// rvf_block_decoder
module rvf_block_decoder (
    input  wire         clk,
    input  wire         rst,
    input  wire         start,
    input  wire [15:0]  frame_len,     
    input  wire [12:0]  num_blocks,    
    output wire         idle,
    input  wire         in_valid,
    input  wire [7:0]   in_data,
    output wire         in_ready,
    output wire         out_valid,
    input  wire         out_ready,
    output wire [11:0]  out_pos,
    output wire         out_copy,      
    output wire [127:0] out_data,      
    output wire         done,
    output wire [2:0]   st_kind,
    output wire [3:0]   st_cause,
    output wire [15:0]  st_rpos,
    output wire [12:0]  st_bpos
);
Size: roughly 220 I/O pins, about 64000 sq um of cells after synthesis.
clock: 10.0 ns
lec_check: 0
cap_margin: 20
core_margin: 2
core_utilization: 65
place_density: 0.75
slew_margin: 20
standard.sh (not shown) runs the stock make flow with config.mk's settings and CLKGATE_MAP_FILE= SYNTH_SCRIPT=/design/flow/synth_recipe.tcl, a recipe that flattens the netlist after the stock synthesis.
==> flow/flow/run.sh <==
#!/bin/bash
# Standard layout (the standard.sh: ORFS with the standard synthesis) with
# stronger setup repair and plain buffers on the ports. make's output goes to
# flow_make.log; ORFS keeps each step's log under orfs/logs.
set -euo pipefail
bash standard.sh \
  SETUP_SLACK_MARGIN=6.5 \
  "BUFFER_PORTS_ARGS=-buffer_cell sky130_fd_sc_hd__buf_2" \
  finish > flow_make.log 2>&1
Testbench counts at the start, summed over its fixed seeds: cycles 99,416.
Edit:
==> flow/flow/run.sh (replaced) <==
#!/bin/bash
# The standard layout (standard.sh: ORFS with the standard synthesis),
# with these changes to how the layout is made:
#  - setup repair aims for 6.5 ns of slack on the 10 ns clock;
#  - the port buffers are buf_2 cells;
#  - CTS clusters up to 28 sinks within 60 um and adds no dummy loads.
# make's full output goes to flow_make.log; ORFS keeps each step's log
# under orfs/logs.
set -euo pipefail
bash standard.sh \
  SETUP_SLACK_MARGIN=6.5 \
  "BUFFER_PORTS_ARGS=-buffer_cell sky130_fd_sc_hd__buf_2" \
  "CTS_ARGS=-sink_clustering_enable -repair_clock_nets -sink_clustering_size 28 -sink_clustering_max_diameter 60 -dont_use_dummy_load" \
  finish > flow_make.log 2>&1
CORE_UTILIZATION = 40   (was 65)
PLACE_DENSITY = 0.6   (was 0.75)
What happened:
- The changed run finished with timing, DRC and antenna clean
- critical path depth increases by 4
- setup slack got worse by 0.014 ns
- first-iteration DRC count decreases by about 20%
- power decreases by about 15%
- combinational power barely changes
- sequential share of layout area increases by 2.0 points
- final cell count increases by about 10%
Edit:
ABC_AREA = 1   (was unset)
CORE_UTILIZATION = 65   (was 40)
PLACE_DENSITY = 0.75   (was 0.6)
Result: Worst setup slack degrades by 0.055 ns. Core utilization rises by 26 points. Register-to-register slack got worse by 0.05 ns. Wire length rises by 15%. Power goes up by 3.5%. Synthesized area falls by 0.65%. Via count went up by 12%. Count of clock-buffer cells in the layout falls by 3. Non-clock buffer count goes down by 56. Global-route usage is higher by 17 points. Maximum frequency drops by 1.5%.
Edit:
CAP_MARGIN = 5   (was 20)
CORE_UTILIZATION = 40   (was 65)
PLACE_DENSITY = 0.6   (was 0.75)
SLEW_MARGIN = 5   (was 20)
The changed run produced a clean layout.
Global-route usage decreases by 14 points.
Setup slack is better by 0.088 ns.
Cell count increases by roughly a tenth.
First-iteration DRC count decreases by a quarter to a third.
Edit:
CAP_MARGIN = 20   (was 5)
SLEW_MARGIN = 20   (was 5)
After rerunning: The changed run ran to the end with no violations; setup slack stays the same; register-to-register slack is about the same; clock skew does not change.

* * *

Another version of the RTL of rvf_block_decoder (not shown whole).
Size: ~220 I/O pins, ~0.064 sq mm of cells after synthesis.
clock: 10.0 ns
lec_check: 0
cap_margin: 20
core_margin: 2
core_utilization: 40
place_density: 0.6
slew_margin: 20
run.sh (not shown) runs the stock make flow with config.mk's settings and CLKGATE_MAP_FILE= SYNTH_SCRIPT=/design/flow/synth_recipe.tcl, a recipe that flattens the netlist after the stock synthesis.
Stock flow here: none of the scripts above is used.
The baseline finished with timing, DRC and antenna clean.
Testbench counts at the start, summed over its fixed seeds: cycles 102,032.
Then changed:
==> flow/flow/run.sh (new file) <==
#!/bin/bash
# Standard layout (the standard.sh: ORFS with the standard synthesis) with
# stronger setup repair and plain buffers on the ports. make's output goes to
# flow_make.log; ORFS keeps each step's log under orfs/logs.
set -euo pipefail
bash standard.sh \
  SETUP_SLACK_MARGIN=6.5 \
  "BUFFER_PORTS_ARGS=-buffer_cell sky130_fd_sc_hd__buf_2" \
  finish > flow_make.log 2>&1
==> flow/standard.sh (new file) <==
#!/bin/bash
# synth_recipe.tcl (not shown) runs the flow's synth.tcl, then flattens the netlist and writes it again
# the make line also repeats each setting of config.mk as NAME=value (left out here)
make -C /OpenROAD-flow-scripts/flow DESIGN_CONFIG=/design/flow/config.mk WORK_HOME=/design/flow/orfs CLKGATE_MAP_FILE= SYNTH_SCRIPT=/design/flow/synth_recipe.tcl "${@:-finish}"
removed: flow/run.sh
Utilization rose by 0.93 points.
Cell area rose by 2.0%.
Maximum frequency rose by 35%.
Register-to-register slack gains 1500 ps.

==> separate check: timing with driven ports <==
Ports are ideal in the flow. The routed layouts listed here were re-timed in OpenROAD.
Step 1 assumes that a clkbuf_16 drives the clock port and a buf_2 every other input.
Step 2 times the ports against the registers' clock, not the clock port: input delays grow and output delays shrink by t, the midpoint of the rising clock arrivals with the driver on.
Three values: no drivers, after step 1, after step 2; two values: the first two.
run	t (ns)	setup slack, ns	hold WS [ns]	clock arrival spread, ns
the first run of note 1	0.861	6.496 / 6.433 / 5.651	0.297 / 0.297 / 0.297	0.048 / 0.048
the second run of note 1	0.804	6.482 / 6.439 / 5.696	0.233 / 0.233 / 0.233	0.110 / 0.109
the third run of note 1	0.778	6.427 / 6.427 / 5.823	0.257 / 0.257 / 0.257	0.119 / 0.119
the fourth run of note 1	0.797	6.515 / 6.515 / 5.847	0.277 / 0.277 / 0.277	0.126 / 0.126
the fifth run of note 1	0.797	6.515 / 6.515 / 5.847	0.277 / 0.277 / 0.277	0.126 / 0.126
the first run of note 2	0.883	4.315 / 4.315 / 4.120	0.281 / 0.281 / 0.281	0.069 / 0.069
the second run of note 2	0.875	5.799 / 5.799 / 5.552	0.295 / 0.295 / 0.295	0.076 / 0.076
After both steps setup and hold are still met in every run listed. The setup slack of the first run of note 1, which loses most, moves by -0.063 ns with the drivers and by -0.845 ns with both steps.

...

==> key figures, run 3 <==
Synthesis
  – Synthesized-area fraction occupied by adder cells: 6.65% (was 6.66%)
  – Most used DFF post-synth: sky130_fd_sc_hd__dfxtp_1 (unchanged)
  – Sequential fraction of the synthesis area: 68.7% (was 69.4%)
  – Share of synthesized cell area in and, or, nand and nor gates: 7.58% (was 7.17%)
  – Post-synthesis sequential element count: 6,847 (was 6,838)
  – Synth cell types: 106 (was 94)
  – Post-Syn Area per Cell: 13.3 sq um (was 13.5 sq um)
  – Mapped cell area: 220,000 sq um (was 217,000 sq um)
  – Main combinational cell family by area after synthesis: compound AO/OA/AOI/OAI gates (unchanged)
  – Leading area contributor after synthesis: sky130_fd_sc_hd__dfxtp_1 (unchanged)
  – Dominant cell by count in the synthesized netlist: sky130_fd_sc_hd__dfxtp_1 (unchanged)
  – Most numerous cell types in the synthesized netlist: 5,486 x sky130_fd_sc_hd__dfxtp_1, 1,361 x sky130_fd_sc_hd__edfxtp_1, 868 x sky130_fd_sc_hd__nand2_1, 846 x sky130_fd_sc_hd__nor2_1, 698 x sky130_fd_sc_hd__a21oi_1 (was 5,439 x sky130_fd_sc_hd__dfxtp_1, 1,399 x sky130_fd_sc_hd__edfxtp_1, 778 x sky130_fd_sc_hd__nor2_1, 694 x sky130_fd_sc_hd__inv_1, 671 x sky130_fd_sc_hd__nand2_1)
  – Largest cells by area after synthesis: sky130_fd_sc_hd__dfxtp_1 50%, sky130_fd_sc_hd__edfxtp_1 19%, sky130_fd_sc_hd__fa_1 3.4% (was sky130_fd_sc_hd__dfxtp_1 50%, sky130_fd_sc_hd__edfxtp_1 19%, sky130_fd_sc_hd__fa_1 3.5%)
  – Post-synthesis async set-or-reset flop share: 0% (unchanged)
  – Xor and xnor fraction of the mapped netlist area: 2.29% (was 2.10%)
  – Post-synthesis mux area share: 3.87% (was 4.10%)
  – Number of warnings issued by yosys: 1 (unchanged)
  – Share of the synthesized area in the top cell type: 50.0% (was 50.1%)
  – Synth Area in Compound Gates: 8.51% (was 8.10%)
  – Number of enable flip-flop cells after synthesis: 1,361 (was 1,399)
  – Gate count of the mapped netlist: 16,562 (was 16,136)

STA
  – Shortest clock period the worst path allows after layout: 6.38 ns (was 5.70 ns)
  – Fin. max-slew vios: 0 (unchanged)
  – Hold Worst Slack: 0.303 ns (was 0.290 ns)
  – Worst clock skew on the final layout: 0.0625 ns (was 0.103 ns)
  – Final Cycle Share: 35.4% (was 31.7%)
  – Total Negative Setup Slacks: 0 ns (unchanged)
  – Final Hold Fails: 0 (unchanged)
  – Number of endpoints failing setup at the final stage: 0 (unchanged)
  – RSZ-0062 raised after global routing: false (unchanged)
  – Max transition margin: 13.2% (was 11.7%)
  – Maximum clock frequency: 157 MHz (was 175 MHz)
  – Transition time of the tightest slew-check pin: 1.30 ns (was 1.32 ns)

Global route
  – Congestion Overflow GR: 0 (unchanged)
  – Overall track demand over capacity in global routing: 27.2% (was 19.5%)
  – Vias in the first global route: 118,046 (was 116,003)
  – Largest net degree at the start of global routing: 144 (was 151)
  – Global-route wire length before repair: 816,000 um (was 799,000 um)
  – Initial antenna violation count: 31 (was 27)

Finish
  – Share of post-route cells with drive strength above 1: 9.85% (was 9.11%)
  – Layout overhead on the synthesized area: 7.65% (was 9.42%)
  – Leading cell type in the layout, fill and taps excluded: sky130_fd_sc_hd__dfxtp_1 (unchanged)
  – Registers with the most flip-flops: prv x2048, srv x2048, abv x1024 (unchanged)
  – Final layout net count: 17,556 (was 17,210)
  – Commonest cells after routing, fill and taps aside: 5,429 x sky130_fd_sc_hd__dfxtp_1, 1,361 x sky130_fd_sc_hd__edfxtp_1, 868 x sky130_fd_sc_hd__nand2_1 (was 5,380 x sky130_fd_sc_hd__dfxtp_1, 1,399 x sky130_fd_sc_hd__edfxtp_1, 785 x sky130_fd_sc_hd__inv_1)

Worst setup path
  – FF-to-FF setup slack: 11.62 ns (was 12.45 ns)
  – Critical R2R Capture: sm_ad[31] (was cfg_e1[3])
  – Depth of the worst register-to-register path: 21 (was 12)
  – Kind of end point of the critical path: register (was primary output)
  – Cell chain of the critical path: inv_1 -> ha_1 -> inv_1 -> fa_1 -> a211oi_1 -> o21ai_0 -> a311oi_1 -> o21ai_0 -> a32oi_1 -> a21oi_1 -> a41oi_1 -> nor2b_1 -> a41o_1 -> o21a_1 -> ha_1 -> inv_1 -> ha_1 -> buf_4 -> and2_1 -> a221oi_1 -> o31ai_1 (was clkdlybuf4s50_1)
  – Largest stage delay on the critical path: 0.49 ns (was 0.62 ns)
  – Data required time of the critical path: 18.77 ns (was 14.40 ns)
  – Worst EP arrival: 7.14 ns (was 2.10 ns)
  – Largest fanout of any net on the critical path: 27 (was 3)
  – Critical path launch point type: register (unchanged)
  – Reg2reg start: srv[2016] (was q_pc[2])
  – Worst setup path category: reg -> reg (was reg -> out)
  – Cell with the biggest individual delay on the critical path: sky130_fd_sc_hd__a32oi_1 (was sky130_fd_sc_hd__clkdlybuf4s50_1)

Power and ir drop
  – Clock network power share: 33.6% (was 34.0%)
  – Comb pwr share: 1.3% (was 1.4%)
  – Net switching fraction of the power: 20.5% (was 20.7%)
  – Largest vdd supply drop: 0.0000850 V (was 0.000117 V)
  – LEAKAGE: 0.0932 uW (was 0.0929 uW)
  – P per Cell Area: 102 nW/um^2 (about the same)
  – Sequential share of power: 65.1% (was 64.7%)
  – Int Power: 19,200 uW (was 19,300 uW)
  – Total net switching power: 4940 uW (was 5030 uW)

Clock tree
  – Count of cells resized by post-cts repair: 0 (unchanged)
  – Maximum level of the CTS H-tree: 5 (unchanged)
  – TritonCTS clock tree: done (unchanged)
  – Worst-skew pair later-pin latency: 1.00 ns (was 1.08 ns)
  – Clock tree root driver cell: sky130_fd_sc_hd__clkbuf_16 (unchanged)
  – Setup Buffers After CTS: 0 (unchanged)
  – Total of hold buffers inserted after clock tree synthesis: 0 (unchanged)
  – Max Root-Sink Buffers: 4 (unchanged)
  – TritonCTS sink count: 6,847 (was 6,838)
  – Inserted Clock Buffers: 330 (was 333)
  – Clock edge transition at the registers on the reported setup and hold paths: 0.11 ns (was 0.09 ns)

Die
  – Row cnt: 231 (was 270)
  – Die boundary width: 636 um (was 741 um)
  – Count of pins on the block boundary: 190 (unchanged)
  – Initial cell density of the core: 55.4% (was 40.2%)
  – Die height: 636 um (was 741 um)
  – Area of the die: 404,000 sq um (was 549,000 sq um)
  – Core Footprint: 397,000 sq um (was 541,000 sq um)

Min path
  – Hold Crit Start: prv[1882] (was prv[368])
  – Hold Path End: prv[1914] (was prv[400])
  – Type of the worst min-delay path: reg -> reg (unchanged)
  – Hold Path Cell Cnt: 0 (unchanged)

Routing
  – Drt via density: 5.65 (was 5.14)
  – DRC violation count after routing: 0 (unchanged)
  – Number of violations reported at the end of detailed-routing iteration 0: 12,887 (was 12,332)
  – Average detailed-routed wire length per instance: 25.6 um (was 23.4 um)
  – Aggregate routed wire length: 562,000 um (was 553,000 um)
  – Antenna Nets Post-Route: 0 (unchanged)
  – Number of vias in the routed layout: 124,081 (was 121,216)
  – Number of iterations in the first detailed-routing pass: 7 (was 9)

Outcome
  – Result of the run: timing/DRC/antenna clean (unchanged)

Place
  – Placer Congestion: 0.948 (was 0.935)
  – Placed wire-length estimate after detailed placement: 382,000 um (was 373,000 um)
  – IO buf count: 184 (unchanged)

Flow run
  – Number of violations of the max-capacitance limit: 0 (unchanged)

- _Your goal_:
Go through the listing above and list every line that has the word "rose".

- _Expected output_:
Utilization rose by 0.93 points.
Cell area rose by 2.0%.
Maximum frequency rose by 35%.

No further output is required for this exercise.